The administrator was prohibited by section 112 of the act relating to the settlement of decedents’ estates, 2 G. & H. 517, from making a final settlement, while there was a claim pending undisposed of. There can be no doubt *432that if the appellant had appealed from the order of the common pleas court making such final settlement and discharging the administrator, to the circuit court, such court would have held that the settlement had been illegally-made, and would have opened and set aside the same; but instead of so doing, he received from the clerk his distributive share coming to him under such settlement as an heir of said decedent. The pendency of his claim did not prevent him from appealing from the order discharging the administrator. Beard v. The First Presbyterian Church, etc., 15 Ind. 490. The proviso to the 116th section is as follows: “ Provided, however, that any person interested in said estate so settled, may have said settlement set aside for mistake or fraud, at any time within three years after said settlement, and if such person be under any legal disabilities at the time of said settlement, then within three years after the removal of such disability.”

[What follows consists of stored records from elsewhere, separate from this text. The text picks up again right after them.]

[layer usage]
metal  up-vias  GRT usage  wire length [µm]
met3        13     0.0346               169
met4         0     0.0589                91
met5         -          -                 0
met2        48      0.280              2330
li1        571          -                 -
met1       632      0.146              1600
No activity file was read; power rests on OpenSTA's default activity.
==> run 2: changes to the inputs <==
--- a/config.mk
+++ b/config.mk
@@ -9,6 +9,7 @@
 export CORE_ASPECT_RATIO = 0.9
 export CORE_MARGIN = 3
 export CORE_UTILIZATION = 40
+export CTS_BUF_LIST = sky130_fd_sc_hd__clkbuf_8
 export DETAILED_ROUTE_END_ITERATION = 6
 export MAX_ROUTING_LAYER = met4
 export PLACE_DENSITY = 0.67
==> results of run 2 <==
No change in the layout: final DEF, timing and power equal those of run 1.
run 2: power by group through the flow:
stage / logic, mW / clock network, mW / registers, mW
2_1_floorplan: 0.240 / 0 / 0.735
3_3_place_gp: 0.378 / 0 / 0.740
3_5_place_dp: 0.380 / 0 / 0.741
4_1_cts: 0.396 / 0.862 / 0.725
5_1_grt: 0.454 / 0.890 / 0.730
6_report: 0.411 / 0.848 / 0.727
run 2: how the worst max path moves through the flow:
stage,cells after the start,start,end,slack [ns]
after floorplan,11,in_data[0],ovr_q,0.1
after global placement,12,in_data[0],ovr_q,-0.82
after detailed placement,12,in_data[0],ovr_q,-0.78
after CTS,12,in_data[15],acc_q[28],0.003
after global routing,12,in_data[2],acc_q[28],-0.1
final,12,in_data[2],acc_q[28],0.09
<file path="config.mk">
export PLATFORM = sky130hd
export DESIGN_NAME = multicycle_control_fsm
export DESIGN_NICKNAME = d
export VERILOG_FILES = /design/src/rtl/ctrl_pkg.sv /design/src/rtl/ctrl_opdecode.sv /design/src/rtl/multicycle_control_fsm.sv
export SDC_FILE = /design/constraint.sdc
export NUM_CORES = 1
export LEC_CHECK = 0
export ABC_AREA = 1
export CAP_MARGIN = 20
export CORE_MARGIN = 3
export CORE_UTILIZATION = 33
export DETAILED_ROUTE_END_ITERATION = 6
export PLACE_DENSITY = 0.65
export REMOVE_ABC_BUFFERS = 1
export SETUP_SLACK_MARGIN = 0.4
export SLEW_MARGIN = 10
export SYNTH_ARGS = -nofsm -noshare
export SYNTH_HDL_FRONTEND = slang
export SYNTH_SLANG_ARGS = --single-unit
</file>
<file path="constraint.sdc">
create_clock -name clk -period 3.15 [get_ports clk]
set_input_delay 0.63 -clock clk [delete_from_list [all_inputs] [get_ports clk]]
set_output_delay 0.63 -clock clk [all_outputs]
set_load 0.02 [all_outputs]
</file>
<file path="config.mk">
export PLATFORM = sky130hd
export DESIGN_NAME = pipelined_multiplier
export DESIGN_NICKNAME = d
export VERILOG_FILES = /design/src/rtl/mul_pkg.sv /design/src/rtl/multiplier_step.sv /design/src/rtl/pipelined_multiplier.sv
export SDC_FILE = /design/constraint.sdc
export NUM_CORES = 2
export LEC_CHECK = 0
export BUFFER_PORTS_ARGS = -buffer_cell sky130_fd_sc_hd__clkbuf_2
export CORE_UTILIZATION = 50
export CTS_CLUSTER_SIZE = 40
export DETAILED_ROUTE_END_ITERATION = 16
export GPL_ROUTABILITY_DRIVEN = 0
export PLACE_DENSITY = 0.75
export SLEW_MARGIN = 20
export SYNTH_ARGS = -nofsm -noshare
export SYNTH_HDL_FRONTEND = slang
export SYNTH_SLANG_ARGS = --single-unit
</file>
<file path="constraint.sdc">
create_clock -name clk_sys -period 16.8 [get_ports clk_sys]
set_input_delay 2.52 -clock clk_sys [delete_from_list [all_inputs] [get_ports clk_sys]]
set_output_delay 2.52 -clock clk_sys [all_outputs]
set_load 0.02 [all_outputs]
</file>
<file path="src/rtl/mul_pkg.sv">
// Shared definitions for the iterative multiplier.
//   OP_*      : type_i encodings
//   state_t   : controller states
//   is_signed : operation takes signed operands (SMULL/SMLAL)
//   is_long   : operation produces a 2*WIDTH result
//   is_acc    : operation adds the accumulator input(s)
package mul_pkg;

   localparam logic [2:0] OP_MUL   = 3'b000;
   localparam logic [2:0] OP_MLA   = 3'b001;
   localparam logic [2:0] OP_UMULL = 3'b100;
   localparam logic [2:0] OP_UMLAL = 3'b101;
   localparam logic [2:0] OP_SMULL = 3'b110;
   localparam logic [2:0] OP_SMLAL = 3'b111;

   typedef enum logic [1:0] {
      ST_IDLE,
      ST_RUN,
      ST_FINAL
   } state_t;

   function automatic logic is_signed(input logic [2:0] op);
      return (op == OP_SMULL) || (op == OP_SMLAL);
   endfunction

   function automatic logic is_long(input logic [2:0] op);
      return (op == OP_UMULL) || (op == OP_UMLAL) || is_signed(op);
   endfunction

   // 010/011 fall through as plain MUL, so they never accumulate.
   function automatic logic is_acc(input logic [2:0] op);
      return (op == OP_MLA) || (op == OP_UMLAL) || (op == OP_SMLAL);
   endfunction

endpackage

</file>
<file path="src/rtl/multiplier_step.sv">
// Combinational WIDTH x BITS_PER_CYCLE partial-product generator.
//   a  : multiplicand magnitude
//   b  : current multiplier chunk
//   pp : a * b, full width
module multiplier_step #(
   parameter int WIDTH          = 32,
   parameter int BITS_PER_CYCLE = 8
) (
   input  logic [WIDTH-1:0]                a,
   input  logic [BITS_PER_CYCLE-1:0]       b,
   output logic [WIDTH+BITS_PER_CYCLE-1:0] pp
);

   localparam int PW = WIDTH + BITS_PER_CYCLE;

   assign pp = PW'(a) * PW'(b);

endmodule

</file>
<file path="src/rtl/pipelined_multiplier.sv">
// Iterative multiplier for MUL/MLA/UMULL/UMLAL/SMULL/SMLAL, consuming
// BITS_PER_CYCLE multiplier bits per clock with a start/busy/done handshake.
//   clk_sys, reset     : clock, synchronous active-high reset
//   start_i, type_i    : request and operation type (sampled in IDLE only)
//   a_i, b_i           : multiplicand, multiplier
//   c_i, d_i           : accumulator ({c_i,d_i} for long types, c_i for MLA)
//   busy_o             : operation in flight
//   done_o             : one-cycle pulse, result_o/n_o/z_o valid
//   result_o, n_o, z_o : result and flags, held until next done_o or reset
//
// state    | meaning
// ---------+-------------------------------------------------------
// ST_IDLE  | waiting for start_i; operands latched on acceptance
// ST_RUN   | one multiplier chunk accumulated per cycle
// ST_FINAL | sign fix-up, accumulate, truncate, register result
module pipelined_multiplier
   import mul_pkg::*;
#(
   parameter int WIDTH          = 32,
   parameter int BITS_PER_CYCLE = 8,
   parameter bit EARLY_TERM     = 1'b0
) (
   input  logic               clk_sys,
   input  logic               reset,
   input  logic               start_i,
   input  logic [2:0]         type_i,
   input  logic [WIDTH-1:0]   a_i,
   input  logic [WIDTH-1:0]   b_i,
   input  logic [WIDTH-1:0]   c_i,
   input  logic [WIDTH-1:0]   d_i,
   output logic               busy_o,
   output logic               done_o,
   output logic [2*WIDTH-1:0] result_o,
   output logic               n_o,
   output logic               z_o
);

   localparam int STEPS = WIDTH / BITS_PER_CYCLE;
   localparam int CNT_W = $clog2(STEPS + 1);
   localparam int RW    = 2 * WIDTH;
   localparam logic [CNT_W-1:0] STEPS_C = CNT_W'(STEPS);
   localparam logic [CNT_W-1:0] ONE_C   = CNT_W'(1);

   state_t                          state, state_nxt;
   logic [2:0]                      op_q;
   logic                            sign_q;
   logic [WIDTH-1:0]                mag_a_q, mag_b_q, acc_hi_q, acc_lo_q;
   logic [RW-1:0]                   prod_q;
   logic [CNT_W-1:0]                count_q;

   logic                            sign_in;
   logic [WIDTH-1:0]                mag_a_in, mag_b_in, mag_b_shift;
   logic [CNT_W-1:0]                chunk_idx;
   logic [WIDTH+BITS_PER_CYCLE-1:0] pp;
   logic [RW-1:0]                   pp_shifted;
   logic                            last_step;
   logic [RW-1:0]                   r_signed, r_acc, r_sum, r_final;

   // Magnitudes are taken up front so the datapath is purely unsigned;
   // 2^(W-1) is representable unsigned, so the most-negative value is safe.
   assign sign_in  = is_signed(type_i) & (a_i[WIDTH-1] ^ b_i[WIDTH-1]);
   assign mag_a_in = (is_signed(type_i) && a_i[WIDTH-1]) ? -a_i : a_i;
   assign mag_b_in = (is_signed(type_i) && b_i[WIDTH-1]) ? -b_i : b_i;

   multiplier_step #(
      .WIDTH          (WIDTH),
      .BITS_PER_CYCLE (BITS_PER_CYCLE)
   ) u_step (
      .a  (mag_a_q),
      .b  (mag_b_q[BITS_PER_CYCLE-1:0]),
      .pp (pp)
   );

   assign chunk_idx   = STEPS_C - count_q;
   assign pp_shifted  = RW'(pp) << (int'(chunk_idx) * BITS_PER_CYCLE);
   assign mag_b_shift = mag_b_q >> BITS_PER_CYCLE;
   assign last_step   = (count_q == ONE_C) || (EARLY_TERM && (mag_b_shift == '0));

   assign r_signed = sign_q ? -prod_q : prod_q;
   assign r_acc    = is_long(op_q) ? {acc_hi_q, acc_lo_q} : {{WIDTH{1'b0}}, acc_hi_q};
   assign r_sum    = r_signed + (is_acc(op_q) ? r_acc : '0);
   assign r_final  = is_long(op_q) ? r_sum : {{WIDTH{1'b0}}, r_sum[WIDTH-1:0]};

   assign busy_o = (state != ST_IDLE);

   always_ff @(posedge clk_sys) begin
      if (reset) state <= ST_IDLE;
      else       state <= state_nxt;
   end

   always_comb begin
      state_nxt = state;
      case (state)
         ST_IDLE:  if (start_i) state_nxt = ST_RUN;
         ST_RUN:   if (last_step) state_nxt = ST_FINAL;
         ST_FINAL: state_nxt = ST_IDLE;
         default:  state_nxt = ST_IDLE;
      endcase
   end

   always_ff @(posedge clk_sys) begin
      if (reset) begin
         op_q     <= '0;
         sign_q   <= 1'b0;
         mag_a_q  <= '0;
         mag_b_q  <= '0;
         acc_hi_q <= '0;
         acc_lo_q <= '0;
         prod_q   <= '0;
         count_q  <= '0;
         done_o   <= 1'b0;
         result_o <= '0;
         n_o      <= 1'b0;
         z_o      <= 1'b0;
      end else begin
         done_o <= 1'b0;
         case (state)
            ST_IDLE: begin
               if (start_i) begin
                  op_q     <= type_i;
                  sign_q   <= sign_in;
                  mag_a_q  <= mag_a_in;
                  mag_b_q  <= mag_b_in;
                  acc_hi_q <= c_i;
                  acc_lo_q <= d_i;
                  prod_q   <= '0;
                  count_q  <= STEPS_C;
               end
            end
            ST_RUN: begin
               prod_q  <= prod_q + pp_shifted;
               mag_b_q <= mag_b_shift;
               count_q <= count_q - ONE_C;
            end
            ST_FINAL: begin
               result_o <= r_final;
               n_o      <= is_long(op_q) ? r_final[RW-1] : r_final[WIDTH-1];
               z_o      <= (r_final == '0);
               done_o   <= 1'b1;
            end
            default: ;
         endcase
      end
   end

endmodule
</file>
-- Word-level counts from Yosys, hierarchy flattened
Cells that the tools add are included.
- register bits after elaboration: 268
- latch bits: 0
- RAM bits: 0
- memory bits (read-only): 0
- memories kept: 0
- $add $sub $neg: 7
- multipliers: 1
- divide/modulo/power cells: 0
- magnitude comparators: 0
- equality and inequality tests: 12
- shift-type cells: 1
- muxes and demuxes: 17
- bitwise gates (word level): 2
- reduce and logical (&&, ||, !) cells: 15
- operators by type and width (kind ; count):
    $mux W64 ; 5
    $add A64 B64 Y64 ; 2
    $pmux W64 S2 ; 1
    $mux W32 ; 3
    $logic_not A64 Y1 ; 1
    $neg A32 Y32 ; 2
    $neg A64 Y64 ; 1
    $pmux W32 S2 ; 1
    $shl A40 B6 Y64 ; 1
    $mul A32 B8 Y40 ; 1
    $eq A3 B3 Y1 const B ; 6
    $eq A3 B1 Y1 const B ; 2
    $logic_or A1 B1 Y1 ; 6
    $pmux W3 S2 ; 1
    $reduce_and A2 Y1 ; 3
    $mux W2 ; 2
    $ne A2 B2 Y1 const B ; 2
    $pmux W2 S2 ; 1
    $reduce_bool A2 Y1 ; 2
    $mux W3 ; 1
    $sub A3 B1 Y3 const B ; 1
    $sub A3 B3 Y3 const A ; 1
    $eq A2 B1 Y1 const B ; 1
    $eq A2 B2 Y1 const B ; 1
    5 further kinds ; 7

-- Depth between registers and ports, before layout
- word-level depth: 8
- depth in mapped cells: 38

-- Modules after synthesis
From an unflattened synthesis, not the netlist that was laid out.
- cells, all modules: 4116
- area total of the unflattened synthesis: 30509.3 µm²
- modules (own cells, without submodules) (module ; times used ; cells an instance ; area each (µm²) ; sequential area each (µm²)):
    pipelined_multiplier ; 1 ; 3148 ; 22322.7 ; 5365.1
    multiplier_step ; 1 ; 968 ; 8186.6 ; 0.0

-- Worst setup path before layout
No wires, ideal clock.
- kind: reg-to-reg
- start point: register mag_b_q[7]
- end point: register prod_q[63]
- library setup time: 123 ps
- arrival: 7723 ps
- data required time: 16677 ps
- slack: 8953 ps
- stages on the path, launching flop included: 37
- period minus slack after synthesis: 7847 ps
- cell sequence: dfxtp_1 > clkbuf_1 > nand2_1 > fa_1 > fa_1 > inv_1 > fa_1 > inv_1 > fa_1 > inv_1 > ha_1 > o21ai_0 > a21boi_0 > o21ai_0 > o21a_1 > or2_2 > o31ai_1 > a221o_1 > a21oi_1 > xnor2_1 > nor2_1 > a211oi_1 > o32ai_1 > ha_1 > clkbuf_1 > nand2_1 > nor3_1 > a221oi_1 > o21ai_0 > nand3b_1 > nor2_1 > o21bai_1 > a21o_1 > a221o_1 > xor2_1 > a21oi_1 > o22ai_1
- cells in the longest elaborated chain, start to end: 4
- ends and longest elaborated chain (element ; line ; text):
    start: declaration ; pipelined_multiplier.sv:47 ; logic [WIDTH-1:0] mag_a_q, mag_b_q, acc_hi_q, acc_lo_q;
    start signal: assignment ; pipelined_multiplier.sv:123 ; mag_b_q <= mag_b_in;
    start signal: assignment ; pipelined_multiplier.sv:132 ; mag_b_q <= mag_b_shift;
    $mul A32 B8 Y40 ; multiplier_step.sv:16 ; assign pp = PW'(a) * PW'(b);
    $shl A40 B6 Y64 ; pipelined_multiplier.sv:75 ; assign pp_shifted = RW'(pp) << (int'(chunk_idx) * BITS_PER_CYCLE);
    $add A64 B64 Y64 ; pipelined_multiplier.sv:131 ; prod_q <= prod_q + pp_shifted;
    $pmux W64 S2 ; pipelined_multiplier.sv:117 ; case (state)
    end signal: assignment ; pipelined_multiplier.sv:131 ;
    end: declaration ; pipelined_multiplier.sv:48 ; logic [RW-1:0] prod_q;
Every way passes these cells.
A chain may end at the register's enable or synchronous reset.

-- Final worst setup path
- start point: register mag_b_q[6]
- end point: register prod_q[61]
Same word-level chain as after synthesis.

==> impl_metrics.env <==
export IMPL_grt_remaining_overflow=0
export IMPL_yosysWarningCount=0
export IMPL_grt_pass1_vias=26100
export IMPL_crit_arrival_ps=9810
export IMPL_drt_pass1_iterations=6
export IMPL_cts_tree="yes"
export IMPL_final_antenna_net_count=0
export IMPL_timing_critical_path_to_type="flip-flop"
export IMPL_fmaxAchievable_mhz=107
export IMPL_crit_path_max_incr_delay_ps=1060
export IMPL_layout_area_overhead_vs_synth_pct=8.12
export IMPL_final_min_period_over_clock_period_pct=55.8
export IMPL_async_flop_share_pct=0
export IMPL_cts_sinks=268
export IMPL_clock_latency_late_sink_ps=620
export IMPL_post_synth_instance_area_um2=29100
export IMPL_detail_route_wirelength_mm=86.5
export IMPL_yosys_area_top_type="sky130_fd_sc_hd__dfxtp_1"
export IMPL_final_net_count=4420
export IMPL_placeableCoreArea_um2=57700
export IMPL_leakage_power_summed_over_all_cells_nw=14.3
export IMPL_num_rows=88
export IMPL_first_pass_grt_wire_length_mm=137
export IMPL_run_status="finished clean"
export IMPL_synth_avg_cell_area_um2=7.54
export IMPL_initial_antenna_violation_count=1
export IMPL_max_cap_violations=0
export IMPL_placedCellCount=4642
export IMPL_relSlewSlack_pct=25.1
export IMPL_post_route_util_pct=54.6
export IMPL_report_final_hold_viol_count=0
export IMPL_rsz0062_at_grt="no"
export IMPL_synth_fp_nets=4379
export IMPL_initial_core_util_pct=50.5
export IMPL_worstSetupPathType="flip-flop to flip-flop"
export IMPL_detailroute_via_count=28100
export IMPL_worst_clock_skew_ps=53.3
export IMPL_n_antenna_cell=0
export IMPL_synthFlopType="sky130_fd_sc_hd__dfxtp_1"
export IMPL_hpwlAfterDp_mm=67.7
export IMPL_post_synth_main_area_contributors="sky130_fd_sc_hd__dfxtp_1, sky130_fd_sc_hd__fa_1, sky130_fd_sc_hd__ha_1"
export IMPL_slew_viol_final=0
export IMPL_layout_drive_gt1_share_pct=8.14
export IMPL_clkSlewWorstSetupHoldPaths_ps=60
export IMPL_dieWidth_um=243
export IMPL_detail_route_vias_per_cell=5.98
export IMPL_numPortBuffers=201
export IMPL_drt_iter0_drc=2865
export IMPL_synth_edf_count=0
export IMPL_synth_yosys_seq_area_share_pct=18.4
export IMPL_synth_cells=3867
export IMPL_drc_errors=0
export IMPL_postCtsResizedCells=0
export IMPL_p_per_area_nw_per_um2=70.1
export IMPL_grt_start_max_net_pins=84
export IMPL_design_die_area_um2=59300
export IMPL_critPathRequiredTime_ps=17230
export IMPL_buffers_inserted_by_post_cts_timing_repair=0
export IMPL_finalSetupViolations=0
export IMPL_grt_use_total_pct=28.1
export IMPL_worst_slew_pin_transition_ps=1120
export IMPL_totalNegativeSetupSlack_ps=0
export IMPL_dieHeight_um=243
export IMPL_instances_no_fill=4695
export IMPL_fin_crit_ps=9380
export IMPL_boundaryPins=202
export IMPL_critPathLaunchType="flip-flop"
export IMPL_timing_critical_path_fanout_max=33
export IMPL_synth_top_area_share_pct=18.4
export IMPL_cts_root_buf="sky130_fd_sc_hd__clkbuf_16"
export IMPL_cts_inserted_buffers=29
export IMPL_post_cts_hold_buffer_count=0
export IMPL_synth_ff_latch_count=268
export IMPL_clk_path_buf_depth=3
export IMPL_cpMaxStageDelayCell="sky130_fd_sc_hd__dfxtp_1"
export IMPL_min_delay_path_class="flip-flop to flip-flop"
export IMPL_drt_wirelength_per_cell_um=18.4
export IMPL_vdd_drop_max_v=0.0000806
export IMPL_layout_filler_cells=5499
export IMPL_synth_cell_types=73
export IMPL_h_tree_depth=1
## final cells by class
cell class	instances	area (µm²)	share of cell area, %
tap	765	957	3.04
clock buffer	39	823	2.61
inverter	244	916	2.91
timing repair buffer	229	1220	3.88
clock inverter	14	141	0.449
multi-input combinational	3136	22100	70.1
sequential	268	5370	17.0
## critical path: cells and delay by family, from the launching register on
kind / cells / cell delay [ps]
compound gates: 14 / 3170
buf+inv: 3 / 140
mux: 1 / 160
simple gates: 8 / 1370
xor+xnor: 2 / 420
fa+ha+maj: 6 / 2910
flops: 1 / 1060
## metrics by stage
step           setup WS (ps)  cell area (µm²)  total power (W)  hold WS [ps]
6_report                7420            31500          0.00221           455
3_5_place_dp            7690            30500          0.00154           447
5_1_grt                 7020            31500          0.00232           471
2_1_floorplan           8950            29100          0.00131           436
4_1_cts                 7640            31500          0.00220           456
3_3_place_gp            7800            30500          0.00153           443
## state kept, by name (all words and copies together), names as in the netlist, 2 cells and up
name,flops
mag_a_q,32
prod_q,64
acc_lo_q,32
state,2
count_q,3
mag_b_q,32
result_o,64
op_q,3
acc_hi_q,32
## Yosys cell counts (47+ instances only)
cell type                  number
sky130_fd_sc_hd__a211oi_1      51
sky130_fd_sc_hd__a21o_1        87
sky130_fd_sc_hd__a21oi_1      414
sky130_fd_sc_hd__and2_1       225
sky130_fd_sc_hd__and3_1        58
sky130_fd_sc_hd__clkbuf_1     208
sky130_fd_sc_hd__dfxtp_1      268
sky130_fd_sc_hd__fa_1         182
sky130_fd_sc_hd__ha_1         196
sky130_fd_sc_hd__inv_1        243
sky130_fd_sc_hd__mux2i_1       55
sky130_fd_sc_hd__nand2_1      550
sky130_fd_sc_hd__nand3_1       97
sky130_fd_sc_hd__nand4_1       47
sky130_fd_sc_hd__nor2_1       265
sky130_fd_sc_hd__nor3_1        47
sky130_fd_sc_hd__o21ai_0      160
sky130_fd_sc_hd__xnor2_1      153
sky130_fd_sc_hd__xor2_1       104
## per-layer routing
| layer | vias to the layer above | track usage [%] | part of all wire, % |
|---|---|---|---|
| met3 | 187 | 3.71 | 7.7 |
| li1 | 13500 | - | - |
| met2 | 1199 | 45.5 | 45 |
| met5 | - | 0 | 0 |
| met1 | 13200 | 38.1 | 44 |
| met4 | 0 | 10.5 | 4.0 |
## cell families after synthesis
group / count (synthesis) / share of synthesized area [%]
simple gates: 1433 / 23.5
compound gates: 1005 / 21.3
buf+inv: 463 / 5.98
fa+ha+maj: 378 / 20.9
flops: 268 / 18.4
xor+xnor: 257 / 7.72
mux: 63 / 2.20
## worst paths after layout
kind	from	end	slack, ps	cells past startpoint
worst max-delay path	mag_b_q[6]	prod_q[61]	7420	34
worst min-delay path	result_o[18]	result_o[18]	460	2
worst max register to register	mag_b_q[6]	prod_q[61]	7420	34
worst min register to register	result_o[18]	result_o[18]	460	2
## where the power goes
part           leakage (nW)  internal, W  switching [W]
Combinational          11.7     0.000288       0.000537
Clock                 0.453     0.000363       0.000291
Sequential             2.19     0.000671      0.0000584
Total                  14.3      0.00132       0.000887
## cells in the final DEF (no fill, tap or decap), types with 22 or more instances in the layout
cell type,instances
sky130_fd_sc_hd__a211oi_1,51
sky130_fd_sc_hd__a21o_1,87
sky130_fd_sc_hd__a21oi_1,414
sky130_fd_sc_hd__a22oi_1,33
sky130_fd_sc_hd__a31oi_1,25
sky130_fd_sc_hd__and2_1,224
sky130_fd_sc_hd__and3_1,58
sky130_fd_sc_hd__buf_4,28
sky130_fd_sc_hd__clkbuf_16,29
sky130_fd_sc_hd__clkbuf_2,200
sky130_fd_sc_hd__dfxtp_1,266
sky130_fd_sc_hd__fa_1,182
sky130_fd_sc_hd__ha_1,196
sky130_fd_sc_hd__inv_1,243
sky130_fd_sc_hd__mux2i_1,55
sky130_fd_sc_hd__nand2_1,549
sky130_fd_sc_hd__nand3_1,97
sky130_fd_sc_hd__nand4_1,47
sky130_fd_sc_hd__nor2_1,264
sky130_fd_sc_hd__nor3_1,46
sky130_fd_sc_hd__o21a_1,22
sky130_fd_sc_hd__o21ai_0,160
sky130_fd_sc_hd__o21bai_1,29
sky130_fd_sc_hd__o31ai_1,44
sky130_fd_sc_hd__or3_1,38
sky130_fd_sc_hd__xnor2_1,152
sky130_fd_sc_hd__xor2_1,104
No activity file was read; power rests on OpenSTA's default activity.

Upon an appeal to the circuit court, the settlement may be set aside for any illegality, but in a proceeding under the proviso, it can only be set aside on the ground of mistake or fraud. There is no averment tending to show any fraud. It is not alleged that the administrator concealed the making of the settlement, or that the appellant did not know of the settlement, nor is there any thing in the complaint which, shows that there was any mistake of fact. The only allegation having any bearing upon the question of fraud or mistake is as follows:

And your petitioner says that the said David Reed, administrator as aforesaid, well knowing the pendency of said claim against said estate as aforesaid, did at the May term, 1859, of the common pleas court of said county make the settlement as aforesaid, and that said settlement was so made without making any provision to pay plaintiffs debt, and for the purpose of defrauding plaintiff out of said debt.”

A general allegation of fraud is insufficient. The facts constituting the fraud must be stated. Booker's. Goldsborfough, post, p. 490.

*433It was held by this court in Camper v. Hayeth, 10 Ind. 528, that the mistakes contemplated are evidently mistakes of fact, and not mistakes or errors of law that may have been committed on the settlement.

The ruling in the above case was adhered to and followed in the subsequent cases of The State, ex rel. Daggs, v. Hughes, 15 Ind. 104; Dufour v. Dufour, 28 Ind. 421. It is quite obvious that there was no mistake of fact. It is alleged in the complaint, that the final settlement was made with full knowledge that the claim of the appellant was pending and undisposed of. It was held by this court in Camper v. Hayeth and The State, ex rel. Daggs, v. Hughes, supra, that under the above quoted statute, a final settlement, unless appealed from, is conclusive, except in cases of fraud or mistake. In the present case there was no appeal, no fraud or mistake of fact, and consequently the appellant is without remedy, for as long as the final settlement stands, he can not prosecute his claim, or even enforce his judgment on his claim if he had one. Beard v. The First Presbyterian Church, etc., 15 Ind. 490.

The judgment is affirmed, with costs.